24/10/2002

WHAT ROLE FOR METAL BASED-DRUGS IN ANTICANCER POST-GENOMICS?
italiano

A common viewpoint is that new drugs for treating human malignancies will be characterised by the capacity of targetting crucial steps of tumour cell growth. Unlike actual agents which target tubulin of nucleic acids, these new drugs shall, for example, interact with selective signalling transduction pathways leading to silencing or activating genes to induce cell suicide or to maintain cancer cells at low malignancy. This research will change the actual view on cancer treatment: no more obstinate search for drugs aimed at aggressive tumour reduction or eradication (direct cytotoxicity), but rather we should witness the appearance of agents able to change tumours into chronic diseases with greater care to overall patient’s health condition. This big change of route will made it possible for these new agents to significantly fill up the actual gap between active and toxic dose; particularly recoursing to compounds administrable per os. Treatment will be continued for very long periods, even life long, like currently done in the case of cardiovascular disease (hypertension) or mental disorders (depression).

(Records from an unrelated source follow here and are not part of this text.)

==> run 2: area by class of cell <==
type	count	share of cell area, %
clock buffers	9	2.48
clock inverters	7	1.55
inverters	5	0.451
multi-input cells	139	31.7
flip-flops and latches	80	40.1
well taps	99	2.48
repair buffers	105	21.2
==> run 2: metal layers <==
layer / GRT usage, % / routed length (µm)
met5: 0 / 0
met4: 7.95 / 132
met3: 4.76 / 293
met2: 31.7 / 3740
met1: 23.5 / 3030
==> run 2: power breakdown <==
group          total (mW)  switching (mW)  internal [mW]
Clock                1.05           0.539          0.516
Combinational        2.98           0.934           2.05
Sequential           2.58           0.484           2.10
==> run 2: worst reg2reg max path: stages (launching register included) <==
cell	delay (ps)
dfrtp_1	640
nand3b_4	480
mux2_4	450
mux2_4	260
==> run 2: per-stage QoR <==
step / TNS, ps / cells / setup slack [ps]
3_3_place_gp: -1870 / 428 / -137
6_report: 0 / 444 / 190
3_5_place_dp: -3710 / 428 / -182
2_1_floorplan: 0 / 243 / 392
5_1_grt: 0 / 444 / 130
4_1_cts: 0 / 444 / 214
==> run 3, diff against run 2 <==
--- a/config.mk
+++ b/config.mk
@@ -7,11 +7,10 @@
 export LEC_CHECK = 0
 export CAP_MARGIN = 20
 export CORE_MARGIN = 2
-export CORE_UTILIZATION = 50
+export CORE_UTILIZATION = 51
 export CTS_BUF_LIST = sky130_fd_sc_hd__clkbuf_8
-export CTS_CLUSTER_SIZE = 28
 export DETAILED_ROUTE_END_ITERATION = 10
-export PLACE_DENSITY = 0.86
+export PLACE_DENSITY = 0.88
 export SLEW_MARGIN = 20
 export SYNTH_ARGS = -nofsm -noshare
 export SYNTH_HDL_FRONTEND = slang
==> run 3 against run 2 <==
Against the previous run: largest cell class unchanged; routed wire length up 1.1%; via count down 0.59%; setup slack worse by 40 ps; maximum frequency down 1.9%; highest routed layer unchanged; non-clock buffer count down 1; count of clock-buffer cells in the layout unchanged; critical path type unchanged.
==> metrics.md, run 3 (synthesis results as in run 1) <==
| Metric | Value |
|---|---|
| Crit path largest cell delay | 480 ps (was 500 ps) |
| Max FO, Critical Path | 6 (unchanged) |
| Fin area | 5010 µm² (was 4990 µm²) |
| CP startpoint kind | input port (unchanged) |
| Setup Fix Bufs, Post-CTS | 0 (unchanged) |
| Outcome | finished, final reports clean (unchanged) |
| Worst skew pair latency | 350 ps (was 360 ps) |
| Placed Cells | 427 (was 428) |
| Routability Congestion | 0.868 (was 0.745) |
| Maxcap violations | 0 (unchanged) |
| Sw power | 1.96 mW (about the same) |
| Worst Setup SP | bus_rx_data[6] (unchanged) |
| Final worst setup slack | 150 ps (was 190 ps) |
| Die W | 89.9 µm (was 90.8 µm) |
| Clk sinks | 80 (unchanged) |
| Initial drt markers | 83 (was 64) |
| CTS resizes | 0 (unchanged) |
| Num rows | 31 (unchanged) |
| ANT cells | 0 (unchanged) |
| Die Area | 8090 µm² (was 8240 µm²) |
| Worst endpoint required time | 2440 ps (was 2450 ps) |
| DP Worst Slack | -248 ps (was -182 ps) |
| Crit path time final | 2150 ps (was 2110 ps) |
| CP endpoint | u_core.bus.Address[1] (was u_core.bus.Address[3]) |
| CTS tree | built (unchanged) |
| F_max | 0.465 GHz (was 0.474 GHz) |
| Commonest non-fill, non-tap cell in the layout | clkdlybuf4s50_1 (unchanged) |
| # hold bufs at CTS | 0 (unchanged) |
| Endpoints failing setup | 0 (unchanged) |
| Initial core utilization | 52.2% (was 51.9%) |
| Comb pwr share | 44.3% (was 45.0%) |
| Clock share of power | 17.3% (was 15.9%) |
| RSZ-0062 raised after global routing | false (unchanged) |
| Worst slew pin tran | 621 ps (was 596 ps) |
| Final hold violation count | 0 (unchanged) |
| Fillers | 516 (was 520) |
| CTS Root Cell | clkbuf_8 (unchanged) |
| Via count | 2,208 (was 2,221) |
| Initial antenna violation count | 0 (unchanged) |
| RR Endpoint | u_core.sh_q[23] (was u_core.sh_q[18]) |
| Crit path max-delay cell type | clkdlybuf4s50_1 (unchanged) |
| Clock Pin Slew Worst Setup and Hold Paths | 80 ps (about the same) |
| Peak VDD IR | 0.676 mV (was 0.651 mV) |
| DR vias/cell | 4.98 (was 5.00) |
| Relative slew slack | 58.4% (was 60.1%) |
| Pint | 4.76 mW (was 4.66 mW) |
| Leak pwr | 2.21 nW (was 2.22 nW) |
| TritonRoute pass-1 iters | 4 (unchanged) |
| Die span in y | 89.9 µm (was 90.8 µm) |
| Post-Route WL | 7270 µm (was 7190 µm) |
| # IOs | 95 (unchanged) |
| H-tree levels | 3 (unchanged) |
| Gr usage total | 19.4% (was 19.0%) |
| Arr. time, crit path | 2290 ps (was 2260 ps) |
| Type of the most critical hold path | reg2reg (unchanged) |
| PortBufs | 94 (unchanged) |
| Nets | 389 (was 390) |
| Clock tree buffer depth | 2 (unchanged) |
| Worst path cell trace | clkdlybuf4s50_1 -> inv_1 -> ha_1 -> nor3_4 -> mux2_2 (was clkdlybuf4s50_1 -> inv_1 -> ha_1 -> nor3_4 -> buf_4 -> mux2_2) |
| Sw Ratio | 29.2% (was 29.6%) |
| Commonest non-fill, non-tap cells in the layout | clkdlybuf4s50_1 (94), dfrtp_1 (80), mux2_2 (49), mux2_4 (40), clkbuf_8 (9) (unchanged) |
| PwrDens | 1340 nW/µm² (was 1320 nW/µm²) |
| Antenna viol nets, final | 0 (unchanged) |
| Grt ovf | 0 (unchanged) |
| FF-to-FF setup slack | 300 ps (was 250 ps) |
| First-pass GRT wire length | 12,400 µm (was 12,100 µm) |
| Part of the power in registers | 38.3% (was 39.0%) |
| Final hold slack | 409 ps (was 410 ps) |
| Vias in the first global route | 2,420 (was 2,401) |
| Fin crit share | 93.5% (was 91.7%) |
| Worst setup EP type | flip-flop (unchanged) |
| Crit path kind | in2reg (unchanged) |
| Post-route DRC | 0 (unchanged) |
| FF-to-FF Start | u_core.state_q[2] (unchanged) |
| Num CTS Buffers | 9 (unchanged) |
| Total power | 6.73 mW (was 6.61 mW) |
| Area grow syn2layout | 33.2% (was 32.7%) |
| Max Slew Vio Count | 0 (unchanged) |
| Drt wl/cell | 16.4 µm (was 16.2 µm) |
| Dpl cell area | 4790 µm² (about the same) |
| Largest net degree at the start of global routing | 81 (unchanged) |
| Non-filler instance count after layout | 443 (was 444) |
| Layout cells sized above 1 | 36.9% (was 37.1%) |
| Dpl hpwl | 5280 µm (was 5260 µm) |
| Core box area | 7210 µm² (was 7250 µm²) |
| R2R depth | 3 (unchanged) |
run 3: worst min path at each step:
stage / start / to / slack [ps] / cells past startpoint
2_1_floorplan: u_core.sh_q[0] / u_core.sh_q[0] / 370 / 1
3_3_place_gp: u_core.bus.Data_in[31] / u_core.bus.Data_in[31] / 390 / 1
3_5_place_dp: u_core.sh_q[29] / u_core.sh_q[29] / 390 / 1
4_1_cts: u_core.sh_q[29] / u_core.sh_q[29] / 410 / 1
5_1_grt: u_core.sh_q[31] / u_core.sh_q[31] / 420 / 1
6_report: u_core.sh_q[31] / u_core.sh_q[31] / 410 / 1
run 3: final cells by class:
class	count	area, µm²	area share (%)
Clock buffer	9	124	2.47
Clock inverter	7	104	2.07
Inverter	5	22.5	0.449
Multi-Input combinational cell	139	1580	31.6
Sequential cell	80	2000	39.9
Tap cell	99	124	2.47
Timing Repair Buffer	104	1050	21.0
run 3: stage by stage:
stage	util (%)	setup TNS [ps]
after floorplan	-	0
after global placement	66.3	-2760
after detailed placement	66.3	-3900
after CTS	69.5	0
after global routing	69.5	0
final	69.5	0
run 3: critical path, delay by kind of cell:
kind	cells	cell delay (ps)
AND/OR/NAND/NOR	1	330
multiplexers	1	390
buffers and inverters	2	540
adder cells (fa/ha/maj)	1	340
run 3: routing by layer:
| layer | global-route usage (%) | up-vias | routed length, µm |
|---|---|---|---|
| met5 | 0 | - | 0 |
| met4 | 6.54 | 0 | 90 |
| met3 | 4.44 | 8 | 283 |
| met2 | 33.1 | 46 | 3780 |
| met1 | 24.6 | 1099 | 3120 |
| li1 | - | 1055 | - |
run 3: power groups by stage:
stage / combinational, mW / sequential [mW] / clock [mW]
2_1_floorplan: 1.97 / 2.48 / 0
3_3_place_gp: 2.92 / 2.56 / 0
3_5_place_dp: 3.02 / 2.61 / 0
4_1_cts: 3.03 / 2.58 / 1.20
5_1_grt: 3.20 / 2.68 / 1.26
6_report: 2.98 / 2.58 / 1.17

The scientific story of metal-based drugs seem to exclude them from the above race. They are mainly the result of the successes of platinum drugs (i.e. cisplatin and carboplatin); they have been - and still are - invented and investigated with the goal of being more potent than these reference compounds. In other words, metal-derived compounds are included among the substitutes for platinum drugs and they are seen with suspicion because of their potential renal toxicity that, among all, is expected for a compound based on a heavy metal. Thus, there is no room in the future of cancer chemotherapy for metal-based drugs.